▶ **WHAT YOU WILL DO**: Look through the listing below for lines containing the word "bits". State only their number.
Top of DATA UNDER STUDY
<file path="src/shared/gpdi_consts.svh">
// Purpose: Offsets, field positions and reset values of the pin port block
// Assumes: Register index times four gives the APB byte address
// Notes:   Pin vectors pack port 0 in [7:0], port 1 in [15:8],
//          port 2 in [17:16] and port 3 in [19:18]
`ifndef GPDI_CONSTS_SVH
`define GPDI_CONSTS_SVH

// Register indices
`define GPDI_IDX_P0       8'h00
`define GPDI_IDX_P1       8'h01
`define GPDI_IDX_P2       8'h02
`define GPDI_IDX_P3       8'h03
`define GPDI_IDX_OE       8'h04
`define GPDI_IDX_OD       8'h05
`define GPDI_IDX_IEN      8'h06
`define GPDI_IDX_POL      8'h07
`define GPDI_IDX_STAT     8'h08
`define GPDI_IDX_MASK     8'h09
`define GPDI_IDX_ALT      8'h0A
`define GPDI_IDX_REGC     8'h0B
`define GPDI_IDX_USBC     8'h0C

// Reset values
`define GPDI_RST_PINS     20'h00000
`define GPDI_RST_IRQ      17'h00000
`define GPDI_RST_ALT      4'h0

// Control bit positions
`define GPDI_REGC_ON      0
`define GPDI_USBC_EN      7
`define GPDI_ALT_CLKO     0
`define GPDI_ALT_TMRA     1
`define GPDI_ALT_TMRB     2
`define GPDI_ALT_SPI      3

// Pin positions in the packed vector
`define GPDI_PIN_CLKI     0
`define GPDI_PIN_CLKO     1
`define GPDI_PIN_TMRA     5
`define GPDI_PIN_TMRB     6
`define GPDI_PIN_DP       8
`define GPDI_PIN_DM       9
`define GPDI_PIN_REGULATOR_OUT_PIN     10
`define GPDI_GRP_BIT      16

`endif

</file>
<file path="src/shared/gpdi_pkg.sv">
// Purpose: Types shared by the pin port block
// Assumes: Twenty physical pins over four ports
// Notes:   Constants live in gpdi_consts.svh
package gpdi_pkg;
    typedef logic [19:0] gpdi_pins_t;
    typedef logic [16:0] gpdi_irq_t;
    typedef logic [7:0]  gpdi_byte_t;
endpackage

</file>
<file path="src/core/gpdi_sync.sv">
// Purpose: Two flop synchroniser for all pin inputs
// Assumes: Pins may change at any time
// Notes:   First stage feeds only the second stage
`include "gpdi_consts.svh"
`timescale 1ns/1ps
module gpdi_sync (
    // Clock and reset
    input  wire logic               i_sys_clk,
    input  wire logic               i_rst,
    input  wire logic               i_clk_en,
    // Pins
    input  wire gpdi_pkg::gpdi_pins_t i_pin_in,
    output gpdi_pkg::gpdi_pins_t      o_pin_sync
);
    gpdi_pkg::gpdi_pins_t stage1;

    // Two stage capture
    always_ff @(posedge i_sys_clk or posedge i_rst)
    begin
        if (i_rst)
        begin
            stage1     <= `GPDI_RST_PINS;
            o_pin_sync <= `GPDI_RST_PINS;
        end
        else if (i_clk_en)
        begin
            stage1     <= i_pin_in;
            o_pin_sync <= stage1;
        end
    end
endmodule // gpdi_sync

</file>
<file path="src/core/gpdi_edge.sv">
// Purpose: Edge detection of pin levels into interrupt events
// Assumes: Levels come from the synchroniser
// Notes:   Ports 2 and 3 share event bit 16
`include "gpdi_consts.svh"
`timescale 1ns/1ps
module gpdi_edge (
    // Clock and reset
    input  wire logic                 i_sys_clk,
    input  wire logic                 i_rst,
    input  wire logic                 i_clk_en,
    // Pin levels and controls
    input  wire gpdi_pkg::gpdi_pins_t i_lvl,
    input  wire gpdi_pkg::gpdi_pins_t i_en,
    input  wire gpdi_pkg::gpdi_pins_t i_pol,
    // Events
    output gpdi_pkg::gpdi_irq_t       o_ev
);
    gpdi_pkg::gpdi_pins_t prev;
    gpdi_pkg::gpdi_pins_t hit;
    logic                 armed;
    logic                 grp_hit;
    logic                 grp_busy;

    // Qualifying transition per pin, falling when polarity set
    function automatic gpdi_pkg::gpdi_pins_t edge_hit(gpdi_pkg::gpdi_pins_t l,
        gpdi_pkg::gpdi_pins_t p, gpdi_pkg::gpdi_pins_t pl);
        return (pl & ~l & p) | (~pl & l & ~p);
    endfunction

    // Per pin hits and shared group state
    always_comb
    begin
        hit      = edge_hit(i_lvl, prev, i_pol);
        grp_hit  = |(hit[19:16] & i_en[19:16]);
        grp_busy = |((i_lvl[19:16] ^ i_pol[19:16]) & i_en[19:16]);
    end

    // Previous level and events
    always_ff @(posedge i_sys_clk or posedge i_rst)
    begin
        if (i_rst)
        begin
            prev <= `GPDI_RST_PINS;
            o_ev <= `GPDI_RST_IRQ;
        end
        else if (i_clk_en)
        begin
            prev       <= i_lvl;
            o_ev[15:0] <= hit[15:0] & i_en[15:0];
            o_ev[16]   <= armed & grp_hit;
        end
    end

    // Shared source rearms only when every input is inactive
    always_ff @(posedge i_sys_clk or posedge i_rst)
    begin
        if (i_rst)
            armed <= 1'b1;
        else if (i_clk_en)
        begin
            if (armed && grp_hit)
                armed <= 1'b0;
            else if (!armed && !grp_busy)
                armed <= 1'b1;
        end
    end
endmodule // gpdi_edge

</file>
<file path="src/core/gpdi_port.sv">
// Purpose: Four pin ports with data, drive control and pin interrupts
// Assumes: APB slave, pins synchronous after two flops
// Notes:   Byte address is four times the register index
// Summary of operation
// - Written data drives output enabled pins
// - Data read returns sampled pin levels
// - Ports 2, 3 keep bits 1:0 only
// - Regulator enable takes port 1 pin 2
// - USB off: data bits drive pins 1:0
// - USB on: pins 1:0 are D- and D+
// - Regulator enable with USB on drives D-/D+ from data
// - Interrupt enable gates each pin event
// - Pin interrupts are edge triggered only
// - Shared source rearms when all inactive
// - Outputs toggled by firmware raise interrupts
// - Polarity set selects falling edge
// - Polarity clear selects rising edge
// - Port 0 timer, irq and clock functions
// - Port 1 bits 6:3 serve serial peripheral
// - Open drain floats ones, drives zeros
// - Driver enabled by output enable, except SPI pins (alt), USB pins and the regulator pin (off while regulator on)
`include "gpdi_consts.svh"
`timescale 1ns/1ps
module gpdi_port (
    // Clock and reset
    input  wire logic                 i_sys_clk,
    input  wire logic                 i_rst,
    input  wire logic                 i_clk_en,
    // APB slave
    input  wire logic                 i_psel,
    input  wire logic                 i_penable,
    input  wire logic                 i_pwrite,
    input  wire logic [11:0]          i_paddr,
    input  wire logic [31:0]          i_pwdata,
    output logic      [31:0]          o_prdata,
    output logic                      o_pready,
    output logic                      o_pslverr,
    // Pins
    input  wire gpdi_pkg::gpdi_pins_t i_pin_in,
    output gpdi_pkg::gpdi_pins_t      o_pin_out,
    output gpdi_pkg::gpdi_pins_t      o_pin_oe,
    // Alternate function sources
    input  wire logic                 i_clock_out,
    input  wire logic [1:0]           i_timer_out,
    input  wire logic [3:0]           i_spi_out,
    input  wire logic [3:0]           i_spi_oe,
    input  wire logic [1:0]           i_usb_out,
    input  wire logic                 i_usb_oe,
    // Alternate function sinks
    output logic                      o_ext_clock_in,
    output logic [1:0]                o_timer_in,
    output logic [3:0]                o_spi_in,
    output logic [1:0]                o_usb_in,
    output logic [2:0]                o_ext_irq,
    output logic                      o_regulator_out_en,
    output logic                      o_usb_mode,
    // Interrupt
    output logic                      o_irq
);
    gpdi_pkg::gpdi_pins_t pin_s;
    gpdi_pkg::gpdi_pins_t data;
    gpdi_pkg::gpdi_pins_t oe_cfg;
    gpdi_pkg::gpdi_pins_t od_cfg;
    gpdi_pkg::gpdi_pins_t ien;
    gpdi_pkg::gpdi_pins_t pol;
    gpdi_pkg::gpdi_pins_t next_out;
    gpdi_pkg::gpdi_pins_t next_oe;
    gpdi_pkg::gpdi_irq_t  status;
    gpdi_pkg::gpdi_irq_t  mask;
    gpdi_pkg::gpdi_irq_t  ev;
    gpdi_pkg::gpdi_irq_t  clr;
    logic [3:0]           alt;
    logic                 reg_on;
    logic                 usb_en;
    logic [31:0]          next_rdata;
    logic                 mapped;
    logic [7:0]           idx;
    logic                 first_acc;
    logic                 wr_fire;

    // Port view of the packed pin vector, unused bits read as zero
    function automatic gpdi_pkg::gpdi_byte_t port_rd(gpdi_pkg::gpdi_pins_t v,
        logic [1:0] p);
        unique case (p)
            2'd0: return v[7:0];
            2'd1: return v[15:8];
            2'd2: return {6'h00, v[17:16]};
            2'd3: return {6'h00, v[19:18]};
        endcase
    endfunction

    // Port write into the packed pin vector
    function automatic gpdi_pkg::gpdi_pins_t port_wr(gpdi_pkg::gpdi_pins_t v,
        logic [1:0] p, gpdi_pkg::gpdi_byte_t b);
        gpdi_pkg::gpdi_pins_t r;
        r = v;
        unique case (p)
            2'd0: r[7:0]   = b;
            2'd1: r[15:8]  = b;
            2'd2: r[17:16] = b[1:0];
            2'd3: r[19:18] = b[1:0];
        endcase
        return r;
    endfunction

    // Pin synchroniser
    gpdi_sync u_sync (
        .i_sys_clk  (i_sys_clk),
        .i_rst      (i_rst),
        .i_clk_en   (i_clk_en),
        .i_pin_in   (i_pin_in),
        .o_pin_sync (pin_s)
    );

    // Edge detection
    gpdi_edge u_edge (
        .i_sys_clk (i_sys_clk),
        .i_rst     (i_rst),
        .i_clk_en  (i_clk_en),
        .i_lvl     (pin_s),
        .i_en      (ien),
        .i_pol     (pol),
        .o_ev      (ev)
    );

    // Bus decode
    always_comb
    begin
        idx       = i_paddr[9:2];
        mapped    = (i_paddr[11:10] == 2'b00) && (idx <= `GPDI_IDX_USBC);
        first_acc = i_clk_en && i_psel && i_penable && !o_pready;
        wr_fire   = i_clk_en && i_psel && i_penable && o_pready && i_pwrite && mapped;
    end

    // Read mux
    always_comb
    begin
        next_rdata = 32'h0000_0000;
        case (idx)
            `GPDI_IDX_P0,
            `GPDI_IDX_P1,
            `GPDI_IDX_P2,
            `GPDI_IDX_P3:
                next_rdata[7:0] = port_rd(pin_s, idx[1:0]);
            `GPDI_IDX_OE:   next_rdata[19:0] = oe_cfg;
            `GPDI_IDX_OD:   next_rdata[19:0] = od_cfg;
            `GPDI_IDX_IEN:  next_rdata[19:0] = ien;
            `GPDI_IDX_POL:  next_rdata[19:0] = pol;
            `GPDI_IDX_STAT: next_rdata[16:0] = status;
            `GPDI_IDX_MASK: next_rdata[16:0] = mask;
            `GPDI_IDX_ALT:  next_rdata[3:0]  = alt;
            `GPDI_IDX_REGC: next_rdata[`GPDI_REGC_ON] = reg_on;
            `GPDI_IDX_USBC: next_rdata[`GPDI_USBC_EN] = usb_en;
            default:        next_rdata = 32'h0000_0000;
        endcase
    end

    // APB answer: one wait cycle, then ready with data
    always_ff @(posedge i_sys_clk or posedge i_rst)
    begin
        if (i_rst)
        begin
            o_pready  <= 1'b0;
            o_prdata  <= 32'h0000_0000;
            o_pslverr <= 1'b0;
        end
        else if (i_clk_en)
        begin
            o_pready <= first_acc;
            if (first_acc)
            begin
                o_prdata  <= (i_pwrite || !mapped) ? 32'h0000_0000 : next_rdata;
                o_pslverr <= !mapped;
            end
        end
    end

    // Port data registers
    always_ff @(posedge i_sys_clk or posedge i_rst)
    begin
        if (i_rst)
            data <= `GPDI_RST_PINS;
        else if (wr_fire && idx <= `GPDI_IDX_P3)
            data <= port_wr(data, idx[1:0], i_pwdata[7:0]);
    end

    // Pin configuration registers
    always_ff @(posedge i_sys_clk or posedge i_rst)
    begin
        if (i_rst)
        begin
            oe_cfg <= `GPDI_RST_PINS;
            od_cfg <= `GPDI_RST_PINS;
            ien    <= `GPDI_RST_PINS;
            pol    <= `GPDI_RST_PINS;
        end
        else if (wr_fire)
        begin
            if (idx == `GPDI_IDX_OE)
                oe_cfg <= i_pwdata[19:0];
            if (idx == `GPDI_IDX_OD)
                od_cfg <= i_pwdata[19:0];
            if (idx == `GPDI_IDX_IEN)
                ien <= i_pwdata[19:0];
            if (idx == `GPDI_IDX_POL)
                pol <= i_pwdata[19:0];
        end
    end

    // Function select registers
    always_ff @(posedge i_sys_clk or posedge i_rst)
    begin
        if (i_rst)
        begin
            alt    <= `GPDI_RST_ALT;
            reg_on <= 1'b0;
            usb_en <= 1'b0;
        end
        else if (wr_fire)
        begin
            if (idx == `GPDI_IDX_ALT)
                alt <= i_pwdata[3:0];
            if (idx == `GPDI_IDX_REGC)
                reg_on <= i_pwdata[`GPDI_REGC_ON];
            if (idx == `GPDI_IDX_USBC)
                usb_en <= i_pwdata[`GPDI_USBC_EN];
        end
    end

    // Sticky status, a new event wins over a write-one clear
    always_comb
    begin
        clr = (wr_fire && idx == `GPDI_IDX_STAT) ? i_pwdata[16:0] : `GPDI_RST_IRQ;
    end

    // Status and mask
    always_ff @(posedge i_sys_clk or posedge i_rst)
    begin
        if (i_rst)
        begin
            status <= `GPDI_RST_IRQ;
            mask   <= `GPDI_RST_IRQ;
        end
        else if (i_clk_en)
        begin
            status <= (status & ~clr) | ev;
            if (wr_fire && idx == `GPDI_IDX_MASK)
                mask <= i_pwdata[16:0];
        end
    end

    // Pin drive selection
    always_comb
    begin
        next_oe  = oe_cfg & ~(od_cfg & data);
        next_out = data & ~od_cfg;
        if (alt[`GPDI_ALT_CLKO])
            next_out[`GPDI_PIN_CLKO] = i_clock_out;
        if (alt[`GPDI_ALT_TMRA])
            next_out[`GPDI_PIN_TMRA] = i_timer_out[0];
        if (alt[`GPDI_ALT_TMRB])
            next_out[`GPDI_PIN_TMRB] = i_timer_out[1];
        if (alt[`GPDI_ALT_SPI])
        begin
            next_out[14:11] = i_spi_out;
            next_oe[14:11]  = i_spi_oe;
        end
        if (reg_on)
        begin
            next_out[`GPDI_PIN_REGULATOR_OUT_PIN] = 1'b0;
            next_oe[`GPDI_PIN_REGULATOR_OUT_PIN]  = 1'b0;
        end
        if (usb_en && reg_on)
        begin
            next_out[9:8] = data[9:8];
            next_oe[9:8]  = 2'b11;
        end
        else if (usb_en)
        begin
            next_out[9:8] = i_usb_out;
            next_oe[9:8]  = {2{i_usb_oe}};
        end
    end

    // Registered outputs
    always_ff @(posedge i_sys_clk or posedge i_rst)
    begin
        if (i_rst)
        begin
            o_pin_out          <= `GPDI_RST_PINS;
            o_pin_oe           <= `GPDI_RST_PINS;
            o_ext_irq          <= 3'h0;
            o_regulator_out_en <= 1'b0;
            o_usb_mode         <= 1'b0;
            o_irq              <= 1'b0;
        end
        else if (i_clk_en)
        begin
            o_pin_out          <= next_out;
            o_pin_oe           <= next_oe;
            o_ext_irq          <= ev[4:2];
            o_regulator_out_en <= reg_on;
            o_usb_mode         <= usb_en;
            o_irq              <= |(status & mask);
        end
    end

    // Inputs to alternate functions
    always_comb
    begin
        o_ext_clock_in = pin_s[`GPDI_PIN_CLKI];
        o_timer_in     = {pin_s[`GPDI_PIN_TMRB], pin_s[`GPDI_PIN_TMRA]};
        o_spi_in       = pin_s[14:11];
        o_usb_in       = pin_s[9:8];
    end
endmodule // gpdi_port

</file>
Bottom of DATA UNDER STUDY
Top of DATA UNDER STUDY
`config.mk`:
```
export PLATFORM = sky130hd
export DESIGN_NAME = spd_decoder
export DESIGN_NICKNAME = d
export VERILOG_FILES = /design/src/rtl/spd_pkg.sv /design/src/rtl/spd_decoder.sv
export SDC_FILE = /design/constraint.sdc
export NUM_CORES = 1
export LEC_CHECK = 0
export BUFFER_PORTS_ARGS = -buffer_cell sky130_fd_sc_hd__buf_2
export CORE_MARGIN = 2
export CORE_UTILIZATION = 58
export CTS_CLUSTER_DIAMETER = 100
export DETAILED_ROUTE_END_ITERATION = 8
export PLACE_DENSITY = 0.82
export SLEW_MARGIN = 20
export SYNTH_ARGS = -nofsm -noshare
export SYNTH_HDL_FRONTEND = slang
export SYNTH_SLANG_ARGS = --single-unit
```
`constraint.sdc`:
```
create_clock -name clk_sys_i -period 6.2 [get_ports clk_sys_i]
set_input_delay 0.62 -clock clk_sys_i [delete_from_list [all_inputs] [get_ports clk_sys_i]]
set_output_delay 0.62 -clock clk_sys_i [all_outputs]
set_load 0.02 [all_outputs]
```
Bottom of DATA UNDER STUDY
▶ **SOLUTION FOR THIS PROBLEM**: 4